Exercise: All lines from the opening of the data to the line containing "setup / recovery" must be returned unchanged, and only those lines.

Source material:
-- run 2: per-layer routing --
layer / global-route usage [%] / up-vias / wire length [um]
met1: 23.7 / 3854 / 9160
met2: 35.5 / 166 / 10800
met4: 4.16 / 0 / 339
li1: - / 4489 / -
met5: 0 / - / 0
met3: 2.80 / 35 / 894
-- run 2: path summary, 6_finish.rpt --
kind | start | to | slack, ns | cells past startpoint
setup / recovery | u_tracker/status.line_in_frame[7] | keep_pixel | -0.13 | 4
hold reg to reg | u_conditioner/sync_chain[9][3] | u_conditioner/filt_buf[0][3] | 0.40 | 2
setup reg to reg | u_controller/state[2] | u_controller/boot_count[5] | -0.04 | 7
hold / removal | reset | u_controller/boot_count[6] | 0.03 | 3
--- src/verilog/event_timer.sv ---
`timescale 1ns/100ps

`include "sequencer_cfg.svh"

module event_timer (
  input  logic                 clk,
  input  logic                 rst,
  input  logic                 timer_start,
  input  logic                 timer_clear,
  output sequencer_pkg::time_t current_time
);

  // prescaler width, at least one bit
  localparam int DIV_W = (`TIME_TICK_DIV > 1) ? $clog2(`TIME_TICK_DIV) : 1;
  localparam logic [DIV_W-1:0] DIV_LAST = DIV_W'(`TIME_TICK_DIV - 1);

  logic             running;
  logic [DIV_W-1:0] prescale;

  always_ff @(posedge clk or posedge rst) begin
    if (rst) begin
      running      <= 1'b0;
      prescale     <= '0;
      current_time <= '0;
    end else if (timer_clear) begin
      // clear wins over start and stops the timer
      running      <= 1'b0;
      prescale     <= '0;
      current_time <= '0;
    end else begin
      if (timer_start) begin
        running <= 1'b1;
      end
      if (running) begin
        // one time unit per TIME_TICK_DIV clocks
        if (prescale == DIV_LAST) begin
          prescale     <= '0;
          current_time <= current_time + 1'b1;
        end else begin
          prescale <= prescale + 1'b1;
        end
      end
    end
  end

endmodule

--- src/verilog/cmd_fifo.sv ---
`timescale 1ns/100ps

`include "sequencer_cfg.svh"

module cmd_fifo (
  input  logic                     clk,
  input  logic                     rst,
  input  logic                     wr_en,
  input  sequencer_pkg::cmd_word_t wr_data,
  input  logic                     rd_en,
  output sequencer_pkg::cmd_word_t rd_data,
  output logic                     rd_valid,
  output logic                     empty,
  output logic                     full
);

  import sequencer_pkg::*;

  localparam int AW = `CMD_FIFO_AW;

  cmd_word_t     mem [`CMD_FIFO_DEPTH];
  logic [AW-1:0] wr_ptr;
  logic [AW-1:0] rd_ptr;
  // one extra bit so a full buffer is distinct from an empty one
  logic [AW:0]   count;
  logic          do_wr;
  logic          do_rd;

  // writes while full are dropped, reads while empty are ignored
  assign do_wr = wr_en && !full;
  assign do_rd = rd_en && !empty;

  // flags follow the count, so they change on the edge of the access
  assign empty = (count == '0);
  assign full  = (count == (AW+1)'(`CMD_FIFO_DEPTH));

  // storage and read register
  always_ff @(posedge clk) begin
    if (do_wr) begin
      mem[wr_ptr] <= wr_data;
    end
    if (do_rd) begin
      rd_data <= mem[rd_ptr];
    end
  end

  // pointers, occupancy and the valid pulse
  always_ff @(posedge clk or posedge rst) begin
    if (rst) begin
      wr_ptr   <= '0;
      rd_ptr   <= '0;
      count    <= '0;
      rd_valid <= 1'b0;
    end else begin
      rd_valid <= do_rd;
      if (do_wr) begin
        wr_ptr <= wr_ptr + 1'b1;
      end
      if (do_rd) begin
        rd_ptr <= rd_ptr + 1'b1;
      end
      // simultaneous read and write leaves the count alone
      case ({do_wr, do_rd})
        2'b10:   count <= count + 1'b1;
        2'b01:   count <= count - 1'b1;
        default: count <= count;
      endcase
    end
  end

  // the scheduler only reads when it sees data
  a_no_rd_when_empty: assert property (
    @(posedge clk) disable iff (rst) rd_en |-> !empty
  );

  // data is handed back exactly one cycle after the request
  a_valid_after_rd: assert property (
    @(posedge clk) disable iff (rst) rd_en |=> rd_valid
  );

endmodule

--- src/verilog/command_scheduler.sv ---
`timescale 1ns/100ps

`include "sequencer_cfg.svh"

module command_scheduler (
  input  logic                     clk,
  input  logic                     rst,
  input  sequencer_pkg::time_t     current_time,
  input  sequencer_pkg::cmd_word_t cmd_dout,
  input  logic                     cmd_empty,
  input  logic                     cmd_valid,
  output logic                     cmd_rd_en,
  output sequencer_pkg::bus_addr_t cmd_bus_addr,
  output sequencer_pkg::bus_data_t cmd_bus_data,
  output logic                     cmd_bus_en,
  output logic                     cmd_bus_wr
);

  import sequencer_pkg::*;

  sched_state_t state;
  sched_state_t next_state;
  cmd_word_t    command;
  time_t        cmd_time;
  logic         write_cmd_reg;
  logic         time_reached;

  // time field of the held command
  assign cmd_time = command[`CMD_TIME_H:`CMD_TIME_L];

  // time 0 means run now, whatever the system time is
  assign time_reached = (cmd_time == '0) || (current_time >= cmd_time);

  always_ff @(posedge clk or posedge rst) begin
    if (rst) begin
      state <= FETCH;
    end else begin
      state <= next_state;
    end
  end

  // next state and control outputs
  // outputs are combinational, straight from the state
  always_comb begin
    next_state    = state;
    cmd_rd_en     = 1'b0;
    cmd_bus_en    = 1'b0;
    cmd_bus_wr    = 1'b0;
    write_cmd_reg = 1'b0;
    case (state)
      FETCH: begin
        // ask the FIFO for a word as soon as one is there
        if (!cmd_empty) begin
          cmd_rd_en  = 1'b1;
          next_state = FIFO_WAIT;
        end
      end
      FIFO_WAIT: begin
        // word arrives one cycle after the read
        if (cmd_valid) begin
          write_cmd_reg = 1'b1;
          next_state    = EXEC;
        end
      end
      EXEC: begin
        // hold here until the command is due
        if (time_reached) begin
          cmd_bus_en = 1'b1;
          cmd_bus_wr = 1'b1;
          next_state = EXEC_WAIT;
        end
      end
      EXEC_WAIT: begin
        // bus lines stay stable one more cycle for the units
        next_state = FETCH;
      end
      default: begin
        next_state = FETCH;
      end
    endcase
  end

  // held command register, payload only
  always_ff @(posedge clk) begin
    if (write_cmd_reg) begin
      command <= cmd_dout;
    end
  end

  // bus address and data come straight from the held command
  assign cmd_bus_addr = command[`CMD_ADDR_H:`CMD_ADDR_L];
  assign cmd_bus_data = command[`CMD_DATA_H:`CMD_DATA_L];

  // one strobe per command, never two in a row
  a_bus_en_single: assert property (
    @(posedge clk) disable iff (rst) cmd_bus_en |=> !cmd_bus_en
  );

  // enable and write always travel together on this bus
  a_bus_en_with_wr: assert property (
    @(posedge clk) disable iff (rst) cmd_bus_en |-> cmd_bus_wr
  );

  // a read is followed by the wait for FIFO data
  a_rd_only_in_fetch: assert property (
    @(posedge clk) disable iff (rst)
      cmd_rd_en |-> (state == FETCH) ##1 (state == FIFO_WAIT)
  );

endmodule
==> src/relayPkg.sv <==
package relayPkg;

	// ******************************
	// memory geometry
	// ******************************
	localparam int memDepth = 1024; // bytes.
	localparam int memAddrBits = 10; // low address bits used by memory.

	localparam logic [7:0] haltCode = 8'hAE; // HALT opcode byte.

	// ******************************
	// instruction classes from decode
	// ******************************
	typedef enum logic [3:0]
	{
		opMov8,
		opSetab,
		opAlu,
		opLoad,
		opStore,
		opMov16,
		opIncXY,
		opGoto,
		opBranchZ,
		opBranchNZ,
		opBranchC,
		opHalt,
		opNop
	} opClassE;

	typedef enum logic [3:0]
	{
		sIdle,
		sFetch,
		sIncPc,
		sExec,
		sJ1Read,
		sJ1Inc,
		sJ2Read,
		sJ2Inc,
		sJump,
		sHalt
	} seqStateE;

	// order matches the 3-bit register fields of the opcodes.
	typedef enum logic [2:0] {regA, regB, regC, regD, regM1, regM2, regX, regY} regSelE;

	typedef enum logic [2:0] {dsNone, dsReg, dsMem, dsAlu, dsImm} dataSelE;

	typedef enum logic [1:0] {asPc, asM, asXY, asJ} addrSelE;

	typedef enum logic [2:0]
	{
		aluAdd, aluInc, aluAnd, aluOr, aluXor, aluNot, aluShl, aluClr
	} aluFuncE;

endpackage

Worked solution:
-- run 2: per-layer routing --
layer / global-route usage [%] / up-vias / wire length [um]
met1: 23.7 / 3854 / 9160
met2: 35.5 / 166 / 10800
met4: 4.16 / 0 / 339
li1: - / 4489 / -
met5: 0 / - / 0
met3: 2.80 / 35 / 894
-- run 2: path summary, 6_finish.rpt --
kind | start | to | slack, ns | cells past startpoint
setup / recovery | u_tracker/status.line_in_frame[7] | keep_pixel | -0.13 | 4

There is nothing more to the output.